PROBLEM: Go through the records line by line from the top and repeat each one exactly, ending with the line that contains "export CORE_AREA = 2 2 39 41".

[Saved entries]
◆ ◆ ◆ ◆ ◆

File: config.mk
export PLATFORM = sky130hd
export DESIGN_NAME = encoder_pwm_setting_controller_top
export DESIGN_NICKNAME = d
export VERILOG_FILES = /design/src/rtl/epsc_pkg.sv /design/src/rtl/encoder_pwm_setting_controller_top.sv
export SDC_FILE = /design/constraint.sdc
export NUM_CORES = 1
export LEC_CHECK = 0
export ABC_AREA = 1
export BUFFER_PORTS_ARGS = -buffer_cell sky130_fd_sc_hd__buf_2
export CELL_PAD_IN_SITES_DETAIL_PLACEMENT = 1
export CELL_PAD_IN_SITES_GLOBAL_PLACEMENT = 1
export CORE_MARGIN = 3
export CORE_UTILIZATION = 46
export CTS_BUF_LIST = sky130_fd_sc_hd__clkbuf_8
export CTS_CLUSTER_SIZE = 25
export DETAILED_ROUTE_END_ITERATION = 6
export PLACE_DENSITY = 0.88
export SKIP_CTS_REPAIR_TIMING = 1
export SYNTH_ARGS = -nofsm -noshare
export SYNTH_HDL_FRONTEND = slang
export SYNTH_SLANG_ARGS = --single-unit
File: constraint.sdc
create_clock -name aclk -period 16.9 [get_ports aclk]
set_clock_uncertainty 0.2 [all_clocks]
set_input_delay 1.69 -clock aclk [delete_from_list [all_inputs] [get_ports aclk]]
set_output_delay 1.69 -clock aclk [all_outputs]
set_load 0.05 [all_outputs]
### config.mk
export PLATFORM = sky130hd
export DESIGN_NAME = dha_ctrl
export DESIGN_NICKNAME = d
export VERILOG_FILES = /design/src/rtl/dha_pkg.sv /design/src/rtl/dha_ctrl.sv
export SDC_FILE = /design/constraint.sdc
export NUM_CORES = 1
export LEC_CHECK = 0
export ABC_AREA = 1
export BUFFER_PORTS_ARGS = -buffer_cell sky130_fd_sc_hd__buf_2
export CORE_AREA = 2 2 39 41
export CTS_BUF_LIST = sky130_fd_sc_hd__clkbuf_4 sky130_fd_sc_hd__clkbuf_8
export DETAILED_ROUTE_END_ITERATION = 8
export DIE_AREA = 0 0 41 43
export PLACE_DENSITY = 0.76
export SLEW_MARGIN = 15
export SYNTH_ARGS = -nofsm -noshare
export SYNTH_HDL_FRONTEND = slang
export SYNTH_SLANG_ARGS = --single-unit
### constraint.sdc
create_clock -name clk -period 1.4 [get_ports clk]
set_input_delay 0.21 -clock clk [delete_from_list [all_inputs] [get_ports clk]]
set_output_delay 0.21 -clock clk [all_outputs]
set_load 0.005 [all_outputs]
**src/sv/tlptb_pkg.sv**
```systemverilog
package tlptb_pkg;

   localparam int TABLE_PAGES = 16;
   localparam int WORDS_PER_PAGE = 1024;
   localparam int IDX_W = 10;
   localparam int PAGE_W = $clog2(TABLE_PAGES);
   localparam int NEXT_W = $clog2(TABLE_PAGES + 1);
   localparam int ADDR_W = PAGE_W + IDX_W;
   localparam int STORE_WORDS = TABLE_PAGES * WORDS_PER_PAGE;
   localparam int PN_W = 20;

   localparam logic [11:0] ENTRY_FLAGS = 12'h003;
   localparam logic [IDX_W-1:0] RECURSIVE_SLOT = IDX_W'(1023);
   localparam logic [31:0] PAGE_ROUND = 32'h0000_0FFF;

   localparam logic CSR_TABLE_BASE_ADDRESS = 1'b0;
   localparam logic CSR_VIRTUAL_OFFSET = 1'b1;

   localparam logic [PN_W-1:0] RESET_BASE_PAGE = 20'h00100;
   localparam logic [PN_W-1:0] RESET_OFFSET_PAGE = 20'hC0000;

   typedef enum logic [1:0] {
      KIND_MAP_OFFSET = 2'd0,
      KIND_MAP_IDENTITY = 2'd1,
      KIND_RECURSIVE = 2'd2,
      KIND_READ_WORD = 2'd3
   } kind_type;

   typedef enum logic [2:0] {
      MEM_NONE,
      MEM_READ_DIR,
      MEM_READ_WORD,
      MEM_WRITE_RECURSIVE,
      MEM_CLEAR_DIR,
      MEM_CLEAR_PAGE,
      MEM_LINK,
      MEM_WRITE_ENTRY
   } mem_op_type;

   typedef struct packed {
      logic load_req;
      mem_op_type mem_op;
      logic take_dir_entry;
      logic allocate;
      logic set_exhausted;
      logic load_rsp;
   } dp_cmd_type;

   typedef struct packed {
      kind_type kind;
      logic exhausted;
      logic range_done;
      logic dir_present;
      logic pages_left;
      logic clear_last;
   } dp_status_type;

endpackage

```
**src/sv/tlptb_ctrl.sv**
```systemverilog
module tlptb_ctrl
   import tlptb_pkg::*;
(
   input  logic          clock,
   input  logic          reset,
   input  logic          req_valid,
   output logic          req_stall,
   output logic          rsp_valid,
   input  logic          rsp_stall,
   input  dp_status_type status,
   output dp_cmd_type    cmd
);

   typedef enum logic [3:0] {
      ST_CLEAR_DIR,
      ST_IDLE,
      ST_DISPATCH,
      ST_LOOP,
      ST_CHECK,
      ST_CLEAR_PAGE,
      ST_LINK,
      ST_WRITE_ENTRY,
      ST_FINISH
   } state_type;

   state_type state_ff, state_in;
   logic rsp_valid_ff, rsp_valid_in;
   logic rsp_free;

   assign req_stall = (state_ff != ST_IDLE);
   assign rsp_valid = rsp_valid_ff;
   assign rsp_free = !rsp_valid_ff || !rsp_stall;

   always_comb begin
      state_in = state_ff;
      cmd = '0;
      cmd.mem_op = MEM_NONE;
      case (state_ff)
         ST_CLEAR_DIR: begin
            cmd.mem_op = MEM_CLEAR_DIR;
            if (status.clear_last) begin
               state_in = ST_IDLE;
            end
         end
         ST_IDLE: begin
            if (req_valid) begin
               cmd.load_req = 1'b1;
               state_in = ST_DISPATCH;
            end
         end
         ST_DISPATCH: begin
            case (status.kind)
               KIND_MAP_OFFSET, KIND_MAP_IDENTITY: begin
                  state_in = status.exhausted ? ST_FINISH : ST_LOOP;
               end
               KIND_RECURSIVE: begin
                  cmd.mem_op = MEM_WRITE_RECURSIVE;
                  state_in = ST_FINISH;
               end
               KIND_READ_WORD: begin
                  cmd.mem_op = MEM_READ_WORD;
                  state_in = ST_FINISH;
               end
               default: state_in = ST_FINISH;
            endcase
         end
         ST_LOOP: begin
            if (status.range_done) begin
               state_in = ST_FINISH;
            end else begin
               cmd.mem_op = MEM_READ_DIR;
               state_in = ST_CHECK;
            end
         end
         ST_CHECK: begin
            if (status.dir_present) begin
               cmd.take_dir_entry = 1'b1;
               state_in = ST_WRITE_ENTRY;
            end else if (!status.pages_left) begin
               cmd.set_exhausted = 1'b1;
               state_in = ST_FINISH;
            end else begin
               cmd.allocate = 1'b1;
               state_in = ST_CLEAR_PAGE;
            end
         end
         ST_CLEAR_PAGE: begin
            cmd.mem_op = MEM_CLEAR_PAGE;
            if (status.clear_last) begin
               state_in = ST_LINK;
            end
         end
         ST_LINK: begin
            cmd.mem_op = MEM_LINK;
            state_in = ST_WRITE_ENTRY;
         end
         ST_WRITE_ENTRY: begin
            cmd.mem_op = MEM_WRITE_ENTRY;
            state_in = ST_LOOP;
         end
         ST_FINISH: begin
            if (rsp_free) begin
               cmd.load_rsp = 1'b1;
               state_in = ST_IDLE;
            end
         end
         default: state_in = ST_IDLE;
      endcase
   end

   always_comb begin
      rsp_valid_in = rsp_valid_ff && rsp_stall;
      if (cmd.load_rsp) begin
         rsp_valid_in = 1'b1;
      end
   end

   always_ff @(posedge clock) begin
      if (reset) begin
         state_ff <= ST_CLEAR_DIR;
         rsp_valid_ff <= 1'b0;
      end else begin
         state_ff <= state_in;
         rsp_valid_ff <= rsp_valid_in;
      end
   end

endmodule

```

◆ ◆ ◆ ◆ ◆

THE COMPLETED TASK:
File: config.mk
export PLATFORM = sky130hd
export DESIGN_NAME = encoder_pwm_setting_controller_top
export DESIGN_NICKNAME = d
export VERILOG_FILES = /design/src/rtl/epsc_pkg.sv /design/src/rtl/encoder_pwm_setting_controller_top.sv
export SDC_FILE = /design/constraint.sdc
export NUM_CORES = 1
export LEC_CHECK = 0
export ABC_AREA = 1
export BUFFER_PORTS_ARGS = -buffer_cell sky130_fd_sc_hd__buf_2
export CELL_PAD_IN_SITES_DETAIL_PLACEMENT = 1
export CELL_PAD_IN_SITES_GLOBAL_PLACEMENT = 1
export CORE_MARGIN = 3
export CORE_UTILIZATION = 46
export CTS_BUF_LIST = sky130_fd_sc_hd__clkbuf_8
export CTS_CLUSTER_SIZE = 25
export DETAILED_ROUTE_END_ITERATION = 6
export PLACE_DENSITY = 0.88
export SKIP_CTS_REPAIR_TIMING = 1
export SYNTH_ARGS = -nofsm -noshare
export SYNTH_HDL_FRONTEND = slang
export SYNTH_SLANG_ARGS = --single-unit
File: constraint.sdc
create_clock -name aclk -period 16.9 [get_ports aclk]
set_clock_uncertainty 0.2 [all_clocks]
set_input_delay 1.69 -clock aclk [delete_from_list [all_inputs] [get_ports aclk]]
set_output_delay 1.69 -clock aclk [all_outputs]
set_load 0.05 [all_outputs]
### config.mk
export PLATFORM = sky130hd
export DESIGN_NAME = dha_ctrl
export DESIGN_NICKNAME = d
export VERILOG_FILES = /design/src/rtl/dha_pkg.sv /design/src/rtl/dha_ctrl.sv
export SDC_FILE = /design/constraint.sdc
export NUM_CORES = 1
export LEC_CHECK = 0
export ABC_AREA = 1
export BUFFER_PORTS_ARGS = -buffer_cell sky130_fd_sc_hd__buf_2
export CORE_AREA = 2 2 39 41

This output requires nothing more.